Marcela Losardo es –o era– ministra de Justicia y Derechos Humanos de la Nación. Ya quedó claro que su deseo es renunciar a ese cargo y, de ese modo, hacerse a un lado y evitar quedar en el medio del embate de la Casa Rosada sobre el Poder Judicial. En otras palabras, no quiere participar en una iniciativa que no comparte.
Losardo no es del riñón kirchnerista. Su figura apareció en ese lugar, más que nada, por la cercanía y la confianza que tenía con Alberto Fernández. En el reparto de cargos inicial, el presidente logró ubicar a una persona de su entorno.

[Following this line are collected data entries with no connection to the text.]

$ cat config.mk
export PLATFORM = sky130hd
export DESIGN_NAME = c6502_alu
export DESIGN_NICKNAME = d
export VERILOG_FILES = /design/src/rtl/assert_macros.svh /design/src/rtl/c6502_pkg.sv /design/src/rtl/c6502_alu.sv
export SDC_FILE = /design/constraint.sdc
export NUM_CORES = 1
export LEC_CHECK = 0
export BUFFER_PORTS_ARGS = -buffer_cell sky130_fd_sc_hd__buf_2
export CAP_MARGIN = 10
export CORE_ASPECT_RATIO = 0.7
export CORE_MARGIN = 4
export CORE_UTILIZATION = 39
export DETAILED_ROUTE_END_ITERATION = 10
export GPL_TIMING_DRIVEN = 0
export SETUP_SLACK_MARGIN = 0.3
export SLEW_MARGIN = 10
export SYNTH_ARGS = -nofsm -noshare
export SYNTH_HDL_FRONTEND = slang
export SYNTH_SLANG_ARGS = --single-unit
$ cat constraint.sdc
create_clock -name vclk -period 6.9
set_clock_uncertainty 0.05 [all_clocks]
set_input_delay 0.69 -clock vclk [all_inputs]
set_output_delay 0.69 -clock vclk [all_outputs]
set_load 0.01 [all_outputs]
$ cat src/rtl/assert_macros.svh
// ----------------------------------------------------------------------------
// Assertion macros for the 6502 core.
// Checks are compiled in unless ASSERT_OFF is defined.
// ----------------------------------------------------------------------------
`ifndef ASSERT_MACROS_SVH
`define ASSERT_MACROS_SVH
`ifndef ASSERT_OFF
`define ASSERT_ALWAYS(lbl, clk, rst_n, expr) \
	lbl: assert property (@(posedge clk) disable iff (!rst_n) (expr)) \
		else $error("assertion failed");
`define ASSERT_NEXT(lbl, clk, rst_n, ante, cons) \
	lbl: assert property (@(posedge clk) disable iff (!rst_n) (ante) |=> (cons)) \
		else $error("assertion failed");
`else
`define ASSERT_ALWAYS(lbl, clk, rst_n, expr)
`define ASSERT_NEXT(lbl, clk, rst_n, ante, cons)
`endif
`endif

$ cat src/rtl/c6502_pkg.sv
// ----------------------------------------------------------------------------
// c6502_pkg
// Types, constants and the opcode decoder of the 6502 core.
// ----------------------------------------------------------------------------
`timescale 1ns / 1ps
`default_nettype none
package c6502_pkg;

	localparam int MEM_ADDR_BITS = 16;
	localparam int MEM_DEPTH     = 1 << MEM_ADDR_BITS;

	localparam int FB_N = 7;
	localparam int FB_V = 6;
	localparam int FB_U = 5;
	localparam int FB_B = 4;
	localparam int FB_D = 3;
	localparam int FB_I = 2;
	localparam int FB_Z = 1;
	localparam int FB_C = 0;

	localparam logic [7:0]  SP_RESET    = 8'hFD;
	localparam logic [7:0]  FLAGS_RESET = 8'h24;
	localparam logic [7:0]  STACK_PAGE  = 8'h01;
	localparam logic [15:0] IRQ_VEC_LO  = 16'hFFFE;
	localparam logic [15:0] IRQ_VEC_HI  = 16'hFFFF;
	localparam logic [7:0]  OPC_RTS     = 8'h60;

	localparam logic [2:0] KIND_STEP  = 3'd0;
	localparam logic [2:0] KIND_IRQ   = 3'd1;
	localparam logic [2:0] KIND_RESET = 3'd2;
	localparam logic [2:0] KIND_WRITE = 3'd3;
	localparam logic [2:0] KIND_READ  = 3'd4;

	typedef enum logic [3:0] {
		OP_PASS, OP_OR, OP_AND, OP_EOR, OP_ADC, OP_SBC, OP_LD, OP_CMP,
		OP_BIT, OP_ASL, OP_ROL, OP_LSR, OP_ROR, OP_INC, OP_DEC
	} alu_op_t;

	typedef enum logic [3:0] {
		AM_IMM, AM_ZP, AM_ZPX, AM_ZPY, AM_ABS, AM_ABSX, AM_ABSY, AM_INDX, AM_INDY
	} am_t;

	typedef enum logic [3:0] {
		CL_BAD, CL_BRK, CL_BRANCH, CL_IMPL, CL_PUSH, CL_PULL, CL_JMP, CL_JMPI,
		CL_JSR, CL_RTS, CL_RTI, CL_READ, CL_STORE, CL_RMW
	} cls_t;

	typedef enum logic [2:0] {R_A, R_X, R_Y, R_S, R_P} rsel_t;

	typedef enum logic [2:0] {D_NONE, D_A, D_X, D_Y, D_S, D_P, D_MEM} dst_t;

	typedef struct packed {
		cls_t       cls;
		am_t        mode;
		alu_op_t    aop;
		rsel_t      rsel;
		dst_t       dst;
		logic [2:0] cyc;
		logic [7:0] fmask;
		logic [7:0] fval;
	} dec_t;

	typedef enum logic [4:0] {
		S_CLR, S_IDLE, S_FETCH, S_DEC, S_DISP, S_A2, S_A3, S_I1, S_I2, S_OPER,
		S_RD, S_JI1, S_JI2, S_JS2, S_BR, S_PL, S_P1, S_P2, S_P3, S_IRQ1, S_IRQ2,
		S_IRQ3, S_IRQ4, S_IRQ5, S_IRQ6, S_RESET, S_MWR, S_MRD, S_MRD2, S_DONE
	} state_t;

	localparam am_t ALU_MODE [0:7] = '{AM_INDX, AM_ZP, AM_IMM, AM_ABS,
		AM_INDY, AM_ZPX, AM_ABSY, AM_ABSX};
	localparam logic [2:0] ALU_CYC [0:7] = '{3'd6, 3'd3, 3'd2, 3'd4,
		3'd5, 3'd4, 3'd4, 3'd4};
	localparam logic [2:0] STA_CYC [0:7] = '{3'd6, 3'd3, 3'd0, 3'd4,
		3'd6, 3'd4, 3'd5, 3'd5};
	localparam am_t GRP_MODE [0:7] = '{AM_IMM, AM_ZP, AM_IMM, AM_ABS,
		AM_IMM, AM_ZPX, AM_IMM, AM_ABSX};
	localparam logic [2:0] LD_CYC [0:7] = '{3'd2, 3'd3, 3'd0, 3'd4,
		3'd0, 3'd4, 3'd0, 3'd4};
	localparam logic [2:0] RMW_CYC [0:7] = '{3'd0, 3'd5, 3'd2, 3'd6,
		3'd0, 3'd6, 3'd0, 3'd7};

	function automatic alu_op_t shift_op(input logic [2:0] aaa);
		alu_op_t r;
		case (aaa)
			3'd0: r = OP_ASL;
			3'd1: r = OP_ROL;
			3'd2: r = OP_LSR;
			default: r = OP_ROR;
		endcase
		return r;
	endfunction

	function automatic dec_t impl(input rsel_t rs, input alu_op_t op, input dst_t dt);
		dec_t d;
		d = '{cls: CL_IMPL, mode: AM_IMM, aop: op, rsel: rs, dst: dt, cyc: 3'd2,
			fmask: 8'h00, fval: 8'h00};
		return d;
	endfunction

	function automatic dec_t flag_op(input int bitpos, input logic val);
		dec_t d;
		d = impl(R_A, OP_PASS, D_NONE);
		d.fmask = 8'(1 << bitpos);
		d.fval = val ? d.fmask : 8'h00;
		return d;
	endfunction

	function automatic dec_t decode(input logic [7:0] op);
		dec_t d;
		logic [2:0] aaa;
		logic [2:0] bbb;
		logic [1:0] cc;
		logic [7:0] vmask;
		aaa = op[7:5];
		bbb = op[4:2];
		cc = op[1:0];
		vmask = 8'h00;
		d = '{cls: CL_BAD, mode: AM_IMM, aop: OP_PASS, rsel: R_A, dst: D_NONE,
			cyc: 3'd0, fmask: 8'h00, fval: 8'h00};
		if (op[4:0] == 5'h10) begin
			d.cls = CL_BRANCH;
			d.cyc = 3'd2;
		end else begin
			case (op)
				8'h00: begin
					d.cls = CL_BRK;
					d.cyc = 3'd7;
				end
				8'hEA: d = impl(R_A, OP_PASS, D_NONE);
				8'h18: d = flag_op(FB_C, 1'b0);
				8'h38: d = flag_op(FB_C, 1'b1);
				8'h58: d = flag_op(FB_I, 1'b0);
				8'h78: d = flag_op(FB_I, 1'b1);
				8'hB8: d = flag_op(FB_V, 1'b0);
				8'hD8: d = flag_op(FB_D, 1'b0);
				8'hF8: d = flag_op(FB_D, 1'b1);
				8'hAA: d = impl(R_A, OP_LD, D_X);
				8'h8A: d = impl(R_X, OP_LD, D_A);
				8'hA8: d = impl(R_A, OP_LD, D_Y);
				8'h98: d = impl(R_Y, OP_LD, D_A);
				8'h9A: d = impl(R_X, OP_PASS, D_S);
				8'hBA: d = impl(R_S, OP_LD, D_X);
				8'hE8: d = impl(R_X, OP_INC, D_X);
				8'hC8: d = impl(R_Y, OP_INC, D_Y);
				8'hCA: d = impl(R_X, OP_DEC, D_X);
				8'h88: d = impl(R_Y, OP_DEC, D_Y);
				8'h48: begin
					d.cls = CL_PUSH;
					d.rsel = R_A;
					d.cyc = 3'd3;
				end
				8'h08: begin
					d.cls = CL_PUSH;
					d.rsel = R_P;
					d.cyc = 3'd3;
				end
				8'h68: begin
					d.cls = CL_PULL;
					d.aop = OP_LD;
					d.dst = D_A;
					d.cyc = 3'd4;
				end
				8'h28: begin
					d.cls = CL_PULL;
					d.dst = D_P;
					d.cyc = 3'd4;
				end
				8'h4C: begin
					d.cls = CL_JMP;
					d.mode = AM_ABS;
					d.cyc = 3'd3;
				end
				8'h6C: begin
					d.cls = CL_JMPI;
					d.mode = AM_ABS;
					d.cyc = 3'd5;
				end
				8'h20: begin
					d.cls = CL_JSR;
					d.mode = AM_ABS;
					d.cyc = 3'd6;
				end
				8'h60: begin
					d.cls = CL_RTS;
					d.cyc = 3'd6;
				end
				8'h40: begin
					d.cls = CL_RTI;
					d.cyc = 3'd6;
				end
				default: begin
					if (cc == 2'd1) begin
						if (!(aaa == 3'd4 && bbb == 3'd2)) begin
							d.mode = ALU_MODE[bbb];
							if (aaa == 3'd4) begin
								d.cls = CL_STORE;
								d.cyc = STA_CYC[bbb];
							end else begin
								d.cls = CL_READ;
								d.cyc = ALU_CYC[bbb];
								d.dst = D_A;
								case (aaa)
									3'd0: d.aop = OP_OR;
									3'd1: d.aop = OP_AND;
									3'd2: d.aop = OP_EOR;
									3'd3: d.aop = OP_ADC;
									3'd5: d.aop = OP_LD;
									3'd6: begin
										d.aop = OP_CMP;
										d.dst = D_NONE;
									end
									default: d.aop = OP_SBC;
								endcase
							end
						end
					end else if (cc != 2'd3) begin
						if (cc == 2'd0) begin
							case (aaa)
								3'd1: vmask = 8'h0A;
								3'd4: vmask = 8'h2A;
								3'd5: vmask = 8'hAB;
								3'd6, 3'd7: vmask = 8'h0B;
								default: vmask = 8'h00;
							endcase
						end else begin
							case (aaa)
								3'd4: vmask = 8'h2A;
								3'd5: vmask = 8'hAB;
								3'd6, 3'd7: vmask = 8'hAA;
								default: vmask = 8'hAE;
							endcase
						end
						if (vmask[bbb]) begin
							d.mode = GRP_MODE[bbb];
							if (cc == 2'd2 && (aaa == 3'd4 || aaa == 3'd5)) begin
								if (d.mode == AM_ZPX) d.mode = AM_ZPY;
								if (d.mode == AM_ABSX) d.mode = AM_ABSY;
							end
							d.cyc = (cc == 2'd2 && aaa != 3'd4 && aaa != 3'd5) ?
								RMW_CYC[bbb] : LD_CYC[bbb];
							if (cc == 2'd2 && bbb == 3'd2) begin
								// Accumulator form of the shifts and rotates.
								d.cls = CL_IMPL;
								d.aop = shift_op(aaa);
								d.rsel = R_A;
								d.dst = D_A;
							end else if (cc == 2'd0) begin
								case (aaa)
									3'd1: begin
										d.cls = CL_READ;
										d.aop = OP_BIT;
									end
									3'd4: begin
										d.cls = CL_STORE;
										d.rsel = R_Y;
									end
									3'd5: begin
										d.cls = CL_READ;
										d.aop = OP_LD;
										d.dst = D_Y;
									end
									3'd6: begin
										d.cls = CL_READ;
										d.aop = OP_CMP;
										d.rsel = R_Y;
									end
									default: begin
										d.cls = CL_READ;
										d.aop = OP_CMP;
										d.rsel = R_X;
									end
								endcase
							end else begin
								case (aaa)
									3'd4: begin
										d.cls = CL_STORE;
										d.rsel = R_X;
									end
									3'd5: begin
										d.cls = CL_READ;
										d.aop = OP_LD;
										d.dst = D_X;
									end
									3'd6: begin
										d.cls = CL_RMW;
										d.aop = OP_DEC;
										d.dst = D_MEM;
									end
									3'd7: begin
										d.cls = CL_RMW;
										d.aop = OP_INC;
										d.dst = D_MEM;
									end
									default: begin
										d.cls = CL_RMW;
										d.aop = shift_op(aaa);
										d.dst = D_MEM;
									end
								endcase
							end
						end
					end
				end
			endcase
		end
		return d;
	endfunction

endpackage
`default_nettype wire

$ cat src/rtl/c6502_alu.sv
// ----------------------------------------------------------------------------
// c6502_alu
// Shared arithmetic, logic, compare and shift unit with flag update.
// ----------------------------------------------------------------------------
`timescale 1ns / 1ps
`default_nettype none
module c6502_alu (
	input  wire c6502_pkg::alu_op_t op,
	input  wire logic [7:0]         a,
	input  wire logic [7:0]         b,
	input  wire logic [7:0]         flags_in,
	output logic      [7:0]         res,
	output logic      [7:0]         flags_out
);

	logic [7:0] bb;
	logic [8:0] sum;
	logic [8:0] diff;
	logic       upd_zn;

	always_comb begin
		bb = (op == c6502_pkg::OP_SBC) ? ~b : b;
		sum = {1'b0, a} + {1'b0, bb} + {8'h00, flags_in[c6502_pkg::FB_C]};
		diff = {1'b0, a} - {1'b0, b};
		res = b;
		flags_out = flags_in;
		upd_zn = 1'b1;
		case (op)
			c6502_pkg::OP_OR:  res = a | b;
			c6502_pkg::OP_AND: res = a & b;
			c6502_pkg::OP_EOR: res = a ^ b;
			c6502_pkg::OP_LD:  res = b;
			c6502_pkg::OP_ADC, c6502_pkg::OP_SBC: begin
				res = sum[7:0];
				flags_out[c6502_pkg::FB_C] = sum[8];
				flags_out[c6502_pkg::FB_V] = (a[7] ^ sum[7]) & (bb[7] ^ sum[7]);
			end
			c6502_pkg::OP_CMP: begin
				res = diff[7:0];
				flags_out[c6502_pkg::FB_C] = ~diff[8];
			end
			c6502_pkg::OP_BIT: begin
				upd_zn = 1'b0;
				flags_out[c6502_pkg::FB_Z] = ((a & b) == 8'h00);
				flags_out[c6502_pkg::FB_V] = b[6];
				flags_out[c6502_pkg::FB_N] = b[7];
			end
			c6502_pkg::OP_ASL: begin
				res = {b[6:0], 1'b0};
				flags_out[c6502_pkg::FB_C] = b[7];
			end
			c6502_pkg::OP_ROL: begin
				res = {b[6:0], flags_in[c6502_pkg::FB_C]};
				flags_out[c6502_pkg::FB_C] = b[7];
			end
			c6502_pkg::OP_LSR: begin
				res = {1'b0, b[7:1]};
				flags_out[c6502_pkg::FB_C] = b[0];
			end
			c6502_pkg::OP_ROR: begin
				res = {flags_in[c6502_pkg::FB_C], b[7:1]};
				flags_out[c6502_pkg::FB_C] = b[0];
			end
			c6502_pkg::OP_INC: res = b + 8'd1;
			c6502_pkg::OP_DEC: res = b - 8'd1;
			default: upd_zn = 1'b0;
		endcase
		if (upd_zn) begin
			flags_out[c6502_pkg::FB_Z] = (res == 8'h00);
			flags_out[c6502_pkg::FB_N] = res[7];
		end
	end

endmodule
`default_nettype wire

==> Word level (Yosys, flattened, before mapping) <==
Cells that the tools add are included.
{ "totals": {"output_inout_bits": 16, "regBits": 0} }
{ "classes": {"reduce_logical": 6, "n_addsub": 5, "n_eq_ne": 14, "n_bitwise": 8, "n_mux": 9} }
{ "op_table": {"columns": ["operator", "n"], "rows": [
  ["one-hot mux 8 bit (11 select lines)", 1],
  ["equality test 4 bit (second input constant)", 7],
  ["equality test 4 x 3 -> 1 bit (second input constant)", 4],
  ["zero test 8 bit", 2],
  ["OR reduction 13 bit", 1],
  ["adder 8 x 8 -> 9 bit", 1],
  ["adder 9 x 1 -> 9 bit", 1],
  ["subtractor 8 x 8 -> 9 bit", 1],
  ["adder 8 x 1 -> 8 bit (second input constant)", 1],
  ["AND 8 bit", 1],
  ["equality test 4 x 2 -> 1 bit (second input constant)", 2],
  ["2-to-1 mux 8 bit", 1],
  ["inverter 8 bit", 1],
  ["OR 8 bit", 1],
  ["subtractor 8 x 1 -> 8 bit (second input constant)", 1],
  ["XOR 8 bit", 1],
  ["OR reduction 2 bit", 3],
  ["2-to-1 mux 1 bit", 5],
  ["equality test 4 x 1 -> 1 bit (second input constant)", 1],
  ["one-hot mux 1 bit (4 select lines)", 1],
  ["one-hot mux 1 bit (2 select lines)", 1],
  ["XOR 1 bit", 2],
  ["AND 1 bit", 1],
  ["inverter 1 bit", 1]
]} }

==> Logic depth before layout (Yosys ltp) <==
{ "depth": {"word_depth": 7, "mapped_depth": 15, "ltp_nobuf": 13} }

==> Worst setup path before layout <==
No wires, ideal clock.
{ "synth_path": {"path_kind": "input -> output", "start": "input op[3]", "end": "output flags_out[1]", "setup_slack_ps": 2449, "path_buffers": 2, "cell_stages": 15, "arrival_time_ps": 3711, "cell_sequence": "buf_2 or3b_1 buf_2 nor2_4 xnor2_1 fa_1 inv_1 fa_1 xnor2_1 o2bb2ai_1 a222oi_1 o211ai_1 nor3_2 and4bb_1 a31o_1"} }
{ "synth_via": {"elab_chain_len": 7, "word_cells_on_any_way": 24} }
{ "synth_rtl": {"columns": ["element", "line", "text"], "rows": [
  ["from (decl)", "c6502_alu.sv:8", "input wire c6502_pkg::alu_op_t op,"],
  ["equality test 4 x 3 -> 1 bit", "c6502_alu.sv:22, c6502_alu.sv:28", null],
  ["2-to-1 mux 8 bit", "c6502_alu.sv:22", "bb = (op == c6502_pkg::OP_SBC) ? ~b : b;"],
  ["adder 8 x 8 -> 9 bit", "c6502_alu.sv:23", "sum = {1'b0, a} + {1'b0, bb} + {8'h00, flags_in[c6502_pkg::FB_C]};"],
  ["adder 9 x 1 -> 9 bit", "c6502_alu.sv:23", null],
  ["one-hot mux 8 bit (11 select lines) *", "c6502_alu.sv:28", "case (op)"],
  ["via res[2]", "c6502_alu.sv:12", "output logic [7:0] res,"],
  ["zero test 8 bit *", "c6502_alu.sv:69", "flags_out[c6502_pkg::FB_Z] = (res == 8'h00);"],
  ["2-to-1 mux 1 bit *", "c6502_alu.sv:68", "if (upd_zn) begin"],
  ["to (decl)", "c6502_alu.sv:13", "output logic [7:0] flags_out"]
]} }
The timed path passes the listed nets; every way through them passes the cells marked *.

==> Final worst setup path <==
{ "layout_path": {"start": "input op[1]", "end": "output flags_out[1]"} }
{ "layout_via": {"elab_chain_len": 7, "word_cells_on_any_way": 24} }
{ "layout_rtl": {"columns": ["element", "line"], "rows": [
  ["equality test 4 x 3 -> 1 bit", "c6502_alu.sv:22, c6502_alu.sv:28"],
  ["2-to-1 mux 8 bit", "c6502_alu.sv:22"],
  ["adder 8 x 8 -> 9 bit", "c6502_alu.sv:23"],
  ["adder 9 x 1 -> 9 bit", "c6502_alu.sv:23"],
  ["one-hot mux 8 bit (11 select lines)", "c6502_alu.sv:28"],
  ["zero test 8 bit", "c6502_alu.sv:69"],
  ["2-to-1 mux 1 bit *", "c6502_alu.sv:68"]
]} }
Every way passes the cells marked *; elsewhere a longest branch is shown, timed or not.

==> metrics list <==
* Initial core utilization: 41.58%
- CP dominant cell by count: sky130_fd_sc_hd__buf_2
* Post-route DRC: 0
- The synthesized netlist devotes 26.65% of its cell area to simple gates.
* Number of buffers added for setup after CTS: 0
* Arrival time at the worst endpoint: 4.39 ns
* Maximum vdd drop: 33.01 µV
- Synthesis instantiated 77 different standard cells from the library.
- Summing the areas of all compound-gate instances in the mapped netlist gives 28.68% of the synthesized area.
- Most instantiated library cell after synthesis: sky130_fd_sc_hd__ha_1
* Global Route Usage Sum: 21.41%
- After layout, the worst path uses 74.38% of the clock period.
* Worst relative slew slack: 55.76%
- Summed over all cells, the static leakage comes to 1.280 nW.
- Slew at the pin with the worst max-slew slack: 0.6611 ns
- Portion of synthesized cell area occupied by the leading cell type: 18.78%
- Layout-stage area growth over the synthesis result: 11.73%
- Sequential elements use 0% of the synthesized area.
- The placed instances occupy a cell area of 2754 µm².
- After the first detailed-routing iteration, the DRC count stood at 235.
* Power Density: 79.12 nW/µm²
- The routed design could run at a clock period as short as 5.132 ns.
- Counting every instance in the synthesized netlist gives 339.
* Sequential Area: 0 µm²
- Dominant combinational cell family by area after synthesis: compound AO/OA/AOI/OAI gates
- The die covers 7677 µm².
- Grt ovf: 0
* Commonest cells post-synth: sky130_fd_sc_hd__ha_1, sky130_fd_sc_hd__inv_1, sky130_fd_sc_hd__nor2_1, sky130_fd_sc_hd__a21oi_1, sky130_fd_sc_hd__o21ai_0
- Worst Path Max Fanout: 10
- Count of clock-net buffers in the final layout: 0
- Final Instance Area: 2754 µm²
* Top achievable clock speed: 194.9 MHz
* Horizontal die dimension: 103.0 µm
- Largest net degree at the start of global routing: 11
* Maximum Capacitance Violations: 0
- In this run the tool buffered the top-level ports with 39 buffer cells.
- The number of antenna violations at the first check in global routing came to 0.
- Min-delay worst type: in -> out
- Detailed-routing iteration count for the pre-antenna-repair pass: 5
- The count of final hold-check violations is 0.
- Average vias per placed instance: 5.907
* Post-Synth Adder-Cell Area: 22.03%
- Vert. Die Dim: 74.52 µm
- For the final routed database, the setup TNS stands at 0 ns.
- The HPWL after detailed placement is 6860 µm.
- Proportion of layout cells with a drive suffix above 1: 18.25%
* Required time at the endpoint of the critical path: 6.16 ns
- The largest total area in the synthesized netlist belongs to sky130_fd_sc_hd__ha_1.
* Average instance area after synthesis: 7.271 µm²
- The number of pins with negative max-slew slack in the final report came to 0.
- Routed wire length: 8226 µm
- Sorting the synthesized cells by area gives the leading types as sky130_fd_sc_hd__ha_1, sky130_fd_sc_hd__mux2i_1, sky130_fd_sc_hd__xnor2_1.
- Global placement routability congestion: 0.9208
- Seq cells: 0
- The worst setup path is of the in -> out kind.
- Endpoints failing setup: 0
- The mapped netlist covers 2465 µm².
- The flow ran to the end, and the final reports show no timing, DRC or antenna violations.
- The routed layout has 2676 vias.
* Xor-xnor portion of the synthesized cell area: 6.802%
* Floorplan row count: 23
* Unrepaired setup endpoints after global routing: no
* Vias in the first global route: 2473
* Cells along the critical path: buf_2 -> or3b_1 -> buf_2 -> nor2_4 -> xnor2_1 -> fa_1 -> inv_1 -> fa_1 -> xnor2_1 -> o2bb2ai_1 -> a222oi_1 -> o211ai_1 -> nor3_2 -> and4bb_1 -> a31o_1 -> buf_2
- The first global-routing pass estimated 12900 µm of wire.
- Number of nets in the finished design: 449
- In this run the standard cell core region covers 5928 µm².
- The number of antenna diodes in the final layout is 0.
- In the final routed layout, each cell accounts on average for 18.16 µm.
- Post-cts sizing count: 0
- Fraction of synthesized area in multiplexers: 6.244%
- Synthesis produced a netlist with a net count of 408.
- Sort of element at the end of the critical path: output pin
* Number of placed I/O pins: 44
* Final ANT Viol Nets: 0
* Crit start category: input port
- Highest-delay cell along the critical path: sky130_fd_sc_hd__or3b_1
- Yosys printed 0 warnings.
- Maximum cell stage delay along the critical path: 0.44 ns
* Hold bufs inserted after CTS: 0
==> final timing paths <==
check      endpoint         from  slack, ns  depth (start not counted)
min    flags_out[5]  flags_in[5]       1.52                          2
max    flags_out[1]        op[1]       1.77                         16
==> report_power, final <==
group          leakage [nW]  internal [mW]  switching, mW  total, mW
sequential                0              0              0          0
clock                     0              0              0          0
combinational          1.28         0.0918          0.126      0.218
total                  1.28         0.0918          0.126      0.218
==> kinds of logic after synthesis <==
kind of cell / after synthesis
XOR/XNOR: 17
multiplexers: 15
AND/OR/NAND/NOR: 116
buffers and inverters: 50
AO/OA/AOI/OAI: 100
adder cells (fa/ha/maj): 41
==> through the flow <==
step	util, %	hold WS (ns)	power, mW	instances	setup slack, ns
after floorplan	-	1.422	0.1494	339	2.449
after global placement	46.45	1.516	0.2127	453	1.817
after detailed placement	46.45	1.517	0.2147	453	1.810
after CTS	46.45	1.518	0.2161	453	1.789
after global routing	46.45	1.529	0.2404	453	1.525
final	46.45	1.515	0.2179	453	1.768
==> per-layer routing <==
metal / wire [µm] / track usage [%] / vias up
li1: - / - / 1324
met1: 4168 / 33.44 / 1222
met2: 3229 / 31.70 / 118
met3: 686 / 2.530 / 12
met4: 140 / 3.305 / 0
met5: 0 / 0 / -
==> cells in the final DEF, fill, tap and decap left out, drive strengths merged, types with 6 or more instances in the layout <==
master / count
a21oi: 19
xnor2: 13
nand2: 13
nor2: 30
a211oi: 7
ha: 37
mux2i: 12
nor2b: 10
nor3: 9
o21ai: 17
inv: 32
buf: 56
o21bai: 6
and2: 9
nand3: 6
==> worst max-delay path: cells and delay by family <==
family	cells	cell delay, ns
fa+ha+maj	2	0.68
compound gates	4	0.79
xor+xnor	2	0.44
simple gates	4	1.22
buf+inv	4	0.57
==> final cells by class <==
class / instances / area [µm²]
tap: 75 / 93.84
buffer: 18 / 116.4
fill: 672 / 3174
inverter: 32 / 120.1
timing repair buffer: 39 / 195.2
multi-input combinational: 289 / 2228
Power figures use the tool's default switching activity.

Su salida se da en un momento en el que, desde el sector más duro vinculado con Cristina Fernández, piden su cabeza por no compartir la idea que la vicepresidenta tiene de la Justicia a partir de su complicada situación procesal en varias causas. La ministra fue explícita en ese concepto y, a partir de allí, su permanencia en el cargo empezó a esfumarse. Sin apoyo incondicional, entendió que debía irse por su cuenta.
Su caso no desnuda un hecho nuevo pero confirma uno conocido: entre las prioridades del Gobierno nacional, la situación judicial de Cristina Fernández tiene un lugar destacado. Y no es un detalle menor, porque allí se centra parte de la agenda y del esfuerzo político del Ejecutivo, y dinamita la posibilidad de diálogo con la oposición para establecer acuerdos en los temas que más afectan a los argentinos.
La lista es conocida: pobreza, desempleo, inflación, inseguridad. El porqué es fácil de explicar: más allá de las falencias y los problemas estructurales que tiene la Justicia argentina, un ataque tan agresivo representa el riesgo de un asalto a uno de los poderes del Estado. Y los objetivos institucionales, si de verdad se busca mejorar la calidad y el acceso de la justicia, chocan de frente con motivaciones personales y partidarias.